→ **Action item**: What you return must match the records word for word.

━━━━━━━━

==> v27: inputs <==
## pwm_hw
module pwm_hw(
input clk,      			 
input reset,  			     
input red,                   
input green,                 
input blue,                  
output [19:0] Red_High_HW,   
output [19:0] Red_Low_HW,    
output [19:0] Green_High_HW, 
output [19:0] Green_Low_HW,  
output [19:0] Blue_High_HW,  
output [19:0] Blue_Low_HW    
             );
clock: 1.53 ns
lec_check: 0
abc_area: 1
cap_margin: 20
cell_pad_in_sites_detail_placement: 2
core_aspect_ratio: 0.57
core_margin: 6
core_utilization: 20
cts_cluster_diameter: 363
cts_cluster_size: 32
gpl_routability_driven: 0
hold_slack_margin: 0.27
max_routing_layer: met5
min_routing_layer: met1
place_density_lb_addon: 0.01
slew_margin: 0
tns_end_percent: 90
run.sh (not shown) runs the stock make flow with config.mk's settings and CLKGATE_MAP_FILE=.
==> v25 (differences from v27) <==
Settings changed: CELL_PAD_IN_SITES_DETAIL_PLACEMENT 2 to not set, CORE_ASPECT_RATIO 0.57 to not set, CORE_MARGIN 6 to 2, CORE_UTILIZATION 20 to 72, CTS_CLUSTER_DIAMETER 363 to 243, CTS_CLUSTER_SIZE 32 to 72, GPL_ROUTABILITY_DRIVEN 0 to not set, HOLD_SLACK_MARGIN 0.27 to not set, MAX_ROUTING_LAYER met5 to met4, MIN_ROUTING_LAYER met1 to not set, SETUP_SLACK_MARGIN set to 0.27, SLEW_MARGIN 0 to 20, TNS_END_PERCENT 90 to not set.
==> flow/constraint.sdc (replaced) <==
create_clock -name core_clock -period 0.94 [get_ports {clk}]
set_input_delay 0.1880 -clock core_clock [delete_from_list [all_inputs] [get_ports {clk}]]
set_output_delay 0.1880 -clock core_clock [all_outputs]
set_load 0.01 [all_outputs]
==> v7 (differences from v27) <==
Settings changed: CELL_PAD_IN_SITES_DETAIL_PLACEMENT 2 to not set, CORE_ASPECT_RATIO 0.57 to 1.35, CORE_MARGIN 6 to 2, CORE_UTILIZATION 20 to 67, CTS_CLUSTER_DIAMETER 363 to 268, CTS_CLUSTER_SIZE 32 to 95, GPL_ROUTABILITY_DRIVEN 0 to not set, HOLD_SLACK_MARGIN 0.27 to not set, MAX_ROUTING_LAYER met5 to not set, MIN_ROUTING_LAYER met1 to not set, PLACE_DENSITY set to 0.4, PLACE_DENSITY_LB_ADDON 0.01 to not set, SLEW_MARGIN 0 to 20, TNS_END_PERCENT 90 to not set.
==> flow/constraint.sdc (replaced) <==
create_clock -name core_clock -period 1.37 [get_ports {clk}]
set_input_delay 0.2740 -clock core_clock [delete_from_list [all_inputs] [get_ports {clk}]]
set_output_delay 0.2740 -clock core_clock [all_outputs]
set_load 0.01 [all_outputs]
==> run notes <==
run results: Run Error [ERROR DPL-0038] Utilization greater than 100%, impossible to legalize, chip area 0.01066 sq mm, core area 0.009684 sq mm, Starting Density 0.7327, failing step detailed placement, status aborted with a tool error, Die H 103.3 um
-- figures above: v25

==> run notes <==
flow finished, numbers: chip area 0.04032 sq mm, status complete, no violations, Die H 154.2 um, core area 0.03452 sq mm
-- figures above: v27

==> run notes <==
flow finished, numbers: status failed layout checks, Failing Checks negative setup slack, fin worst setup slack -113.0 ps, Starting Density 0.6905, final setup vio count 8, chip area 0.01144 sq mm, core area 0.01028 sq mm
-- figures above: v7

━━━━━━━━

→ **Solved problem**:
==> v27: inputs <==
## pwm_hw
module pwm_hw(
input clk,      			 
input reset,  			     
input red,                   
input green,                 
input blue,                  
output [19:0] Red_High_HW,   
output [19:0] Red_Low_HW,    
output [19:0] Green_High_HW, 
output [19:0] Green_Low_HW,  
output [19:0] Blue_High_HW,  
output [19:0] Blue_Low_HW    
             );
clock: 1.53 ns
lec_check: 0
abc_area: 1
cap_margin: 20
cell_pad_in_sites_detail_placement: 2
core_aspect_ratio: 0.57
core_margin: 6
core_utilization: 20
cts_cluster_diameter: 363
cts_cluster_size: 32
gpl_routability_driven: 0
hold_slack_margin: 0.27
max_routing_layer: met5
min_routing_layer: met1
place_density_lb_addon: 0.01
slew_margin: 0
tns_end_percent: 90
run.sh (not shown) runs the stock make flow with config.mk's settings and CLKGATE_MAP_FILE=.
==> v25 (differences from v27) <==
Settings changed: CELL_PAD_IN_SITES_DETAIL_PLACEMENT 2 to not set, CORE_ASPECT_RATIO 0.57 to not set, CORE_MARGIN 6 to 2, CORE_UTILIZATION 20 to 72, CTS_CLUSTER_DIAMETER 363 to 243, CTS_CLUSTER_SIZE 32 to 72, GPL_ROUTABILITY_DRIVEN 0 to not set, HOLD_SLACK_MARGIN 0.27 to not set, MAX_ROUTING_LAYER met5 to met4, MIN_ROUTING_LAYER met1 to not set, SETUP_SLACK_MARGIN set to 0.27, SLEW_MARGIN 0 to 20, TNS_END_PERCENT 90 to not set.
==> flow/constraint.sdc (replaced) <==
create_clock -name core_clock -period 0.94 [get_ports {clk}]
set_input_delay 0.1880 -clock core_clock [delete_from_list [all_inputs] [get_ports {clk}]]
set_output_delay 0.1880 -clock core_clock [all_outputs]
set_load 0.01 [all_outputs]
==> v7 (differences from v27) <==
Settings changed: CELL_PAD_IN_SITES_DETAIL_PLACEMENT 2 to not set, CORE_ASPECT_RATIO 0.57 to 1.35, CORE_MARGIN 6 to 2, CORE_UTILIZATION 20 to 67, CTS_CLUSTER_DIAMETER 363 to 268, CTS_CLUSTER_SIZE 32 to 95, GPL_ROUTABILITY_DRIVEN 0 to not set, HOLD_SLACK_MARGIN 0.27 to not set, MAX_ROUTING_LAYER met5 to not set, MIN_ROUTING_LAYER met1 to not set, PLACE_DENSITY set to 0.4, PLACE_DENSITY_LB_ADDON 0.01 to not set, SLEW_MARGIN 0 to 20, TNS_END_PERCENT 90 to not set.
==> flow/constraint.sdc (replaced) <==
create_clock -name core_clock -period 1.37 [get_ports {clk}]
set_input_delay 0.2740 -clock core_clock [delete_from_list [all_inputs] [get_ports {clk}]]
set_output_delay 0.2740 -clock core_clock [all_outputs]
set_load 0.01 [all_outputs]
==> run notes <==
run results: Run Error [ERROR DPL-0038] Utilization greater than 100%, impossible to legalize, chip area 0.01066 sq mm, core area 0.009684 sq mm, Starting Density 0.7327, failing step detailed placement, status aborted with a tool error, Die H 103.3 um
-- figures above: v25

==> run notes <==
flow finished, numbers: chip area 0.04032 sq mm, status complete, no violations, Die H 154.2 um, core area 0.03452 sq mm
-- figures above: v27

==> run notes <==
flow finished, numbers: status failed layout checks, Failing Checks negative setup slack, fin worst setup slack -113.0 ps, Starting Density 0.6905, final setup vio count 8, chip area 0.01144 sq mm, core area 0.01028 sq mm
-- figures above: v7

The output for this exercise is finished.